Friday, December 30, 2011

STTN = Poor Supply

My boobs suck lately, and this makes me sad.  They used to be glorious, absolutely glorious.  I was pumping 15-18 ounces while at work and feeding Lucy at the breast the rest of the time.  She was always content and satisified after nursing.  But, something happened recently...something monumental... 

Lucy started sleeping.through.the.night and I got a little bit lazy.

Now, I'm lucky to pump 7-9 ounces while at work, and I've had to give Lucy a bottle after nursing for the past three nights.  (Needless to say, the freezer stash has become quite depleted.)

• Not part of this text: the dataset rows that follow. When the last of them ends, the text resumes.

From an optimization exercise on the open Yosys and OpenROAD flow, aimed at small area and a short achievable clock period; shortcuts taken in it are not production practice. In this exercise RTL edits were held to simulation tests only and were not proved equivalent to the original. Power figures rest on the tool's default switching activity, not on a simulated workload.

Setup of try-sierra:
## cpu_riscv
module cpu_riscv (
    input  wire        clk,
    input  wire        reset,
    output wire [31:0] instr_addr,
    input  wire [31:0] instr_data,
    input  wire [4:0]  register_data_debug_address,
    output wire [31:0] register_data_debug
);
wire [31:0] instr = instr_data;
wire [31:0] pc;
wire [31:0] pc_next;
program_counter pc_reg (
    .clk(clk),
    .reset(reset),
    .pc_next(pc_next),
    .pc_current(pc)
);
assign instr_addr = pc;
wire is_op, is_opi, is_load, is_store, is_br, is_jal, is_jalr, is_lui, is_auipc;
wire sel_sum, sel_p, sel_g, sel_shr, sel_shl, sel_slt, sel_sltu;
wire alu_sub, use_rs2, shift_left, shift_arith;
wire reg_write;
control_unit ctrl (
    .instr(instr),
    .is_op(is_op), .is_opi(is_opi), .is_load(is_load), .is_store(is_store),
    .is_br(is_br), .is_jal(is_jal), .is_jalr(is_jalr), .is_lui(is_lui), .is_auipc(is_auipc),
    .sel_sum(sel_sum), .sel_p(sel_p), .sel_g(sel_g), .sel_shr(sel_shr), .sel_shl(sel_shl),
  ...
==> flow/config.mk <==
export PLATFORM = sky130hd
export DESIGN_NAME = cpu_riscv
export DESIGN_NICKNAME = cpu_riscv
export VERILOG_FILES = /design/flow/design.v
export SDC_FILE = /design/flow/constraint.sdc
export NUM_CORES = 8
export LEC_CHECK = 0
export CAP_MARGIN = 20
export CORE_MARGIN = 2
export CORE_UTILIZATION = 35
export CTS_BUF_LIST = sky130_fd_sc_hd__clkbuf_16
export CTS_CLUSTER_DIAMETER = 100
export CTS_CLUSTER_SIZE = 25
export PLACE_DENSITY = 0.62
export SETUP_SLACK_MARGIN = 5
export SLEW_MARGIN = 20
export SYNTH_HIERARCHICAL = 1
==> flow/constraint.sdc <==
create_clock -name core_clock -period 13.0 [get_ports {clk}]
set_input_delay 2.6000 -clock core_clock [delete_from_list [all_inputs] [get_ports {clk}]]
set_output_delay 2.6000 -clock core_clock [all_outputs]
set_load 0.01 [all_outputs]
standard.sh (not shown) runs the stock make flow with config.mk's settings and CLKGATE_MAP_FILE= SYNTH_SCRIPT=/design/flow/synth_recipe.tcl, a recipe that flattens the netlist after the stock synthesis.
==> flow/flow/run.sh <==
#!/bin/bash
# Own layout flow: the standard flow (standard.sh: unchanged synthesis
# and steps). Placement and clock tree synthesis run with config.mk's
# settings; global routing's timing repair then aims at a slightly larger
# setup margin, to make up for what detailed routing later loses. The clock
# period and constraints are the design's. Each step's full log is in
# orfs/logs/; make's own output is in flow_make_*.log here.
set -euo pipefail
cd "$(dirname "$0")/.."
bash standard.sh cts > flow_make_cts.log 2>&1
bash standard.sh SETUP_SLACK_MARGIN=5.35 finish > flow_make_finish.log 2>&1
try-sierra did not stop at any stage, and its layout met the timing, DRC and antenna checks.
diff inputs: try-sierra => try-willow
# try-sierra
export LEC_CHECK = 0
export CAP_MARGIN = 20
export CORE_MARGIN = 2
export CORE_UTILIZATION = 35
export CTS_BUF_LIST = sky130_fd_sc_hd__clkbuf_16
export CTS_CLUSTER_DIAMETER = 100
export CTS_CLUSTER_SIZE = 25
export PLACE_DENSITY = 0.62
export SETUP_SLACK_MARGIN = 5
export SLEW_MARGIN = 20
export SYNTH_HIERARCHICAL = 1
create_clock -name core_clock -period 13.0 [get_ports {clk}]
# try-willow
export LEC_CHECK = 0
export CAP_MARGIN = 20
export CORE_MARGIN = 2
export CORE_UTILIZATION = 30
export CTS_BUF_LIST = sky130_fd_sc_hd__clkbuf_16
export CTS_CLUSTER_DIAMETER = 100
export CTS_CLUSTER_SIZE = 25
export PLACE_DENSITY = 0.62
export SETUP_SLACK_MARGIN = 5
export SLEW_MARGIN = 20
export SYNTH_HIERARCHICAL = 1
create_clock -name core_clock -period 13.0 [get_ports {clk}]
==> flow/run.sh (new file) <==
#!/bin/bash
# synth_recipe.tcl (not shown) runs the flow's synth.tcl, then flattens the netlist and writes it again
# the make line also repeats each setting of config.mk as NAME=value (left out here)
make -C /OpenROAD-flow-scripts/flow DESIGN_CONFIG=/design/flow/config.mk WORK_HOME=/design/flow/orfs CLKGATE_MAP_FILE= SYNTH_SCRIPT=/design/flow/synth_recipe.tcl finish
removed: flow/flow/run.sh
removed: flow/standard.sh
==> comparison <==
- Higher post-layout minimum cycle time among try-willow and try-sierra: try-willow
- Final design instance area without fill sits lower in try-willow than in try-sierra.
- Diff try-sierra -> try-willow: utilization went down; overall power went down.
- Diff try-sierra -> try-willow | initial core utilization | decrease of 5.1 points
- Width of the chip (lower): try-sierra
- Via count of the routed design: try-willow < try-sierra
- Setup slack: higher on try-sierra

-- re-timing with driven ports --
In the flow no input, the clock included, has a driving cell. The finished layouts below were timed again as built, in two steps. Step 1 assumes that a clkbuf_16 drives the clock port and a buf_2 every other input. Step 2 also shifts input and output timing later by t, the mid clock arrival at the registers, as if the neighbouring blocks saw the same clock. a / b / c = ideal / step 1 / step 2; a / b = the first two.
run | t, ns | setup WS [ns] | hold slack, ns | worst setup path after step 2 | worst slew at a driven data input, ns
try-sierra | 0.914 | 4.954 / 5.004 / 4.090 | 0.547 / 0.547 / 0.547 | input to register | 0.10
try-willow | 0.883 | 4.872 / 4.715 / 4.057 | 0.625 / 0.625 / 0.625 | input to register | 0.34
After both steps every run listed still meets setup and hold. The setup slack of try-sierra, which loses most, moves by +0.050 ns with the drivers and by -0.864 ns with both steps.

When Lucy Lu first started STTN, I had to pump one to two times before going to bed in order to avoid being completely engorged.  (The very first night that she STTN, I woke up with some crazy scary engorgement.  As in, my left boob was the size of a cantaloupe.  Casey can attest to this.)  But all that pumping got tedious, and I didn't want or need to store all that extra milk; so I slowly cut back the nightly pumping sessions.............entirely

selfish.selish.selish.
stupid.stupid.stupid.

I am sooooo mad at myself. 

Of course there are other factors contributing to my plummeting supply...not drinking enough, not eating enough, not sleeping enough, stressing too much.  I've started popping Fenugreek like Tic-Tacs and gagging myself with Motherlove More Milk drops 3-4 times each day, and have noticed a slight improvement after only 2 days.  Praying things continue to improve!  I will never ever ever ever forgive myself if Lucy has to switch to formula NOW, with just (a little over) two months to go.  Momma FAIL.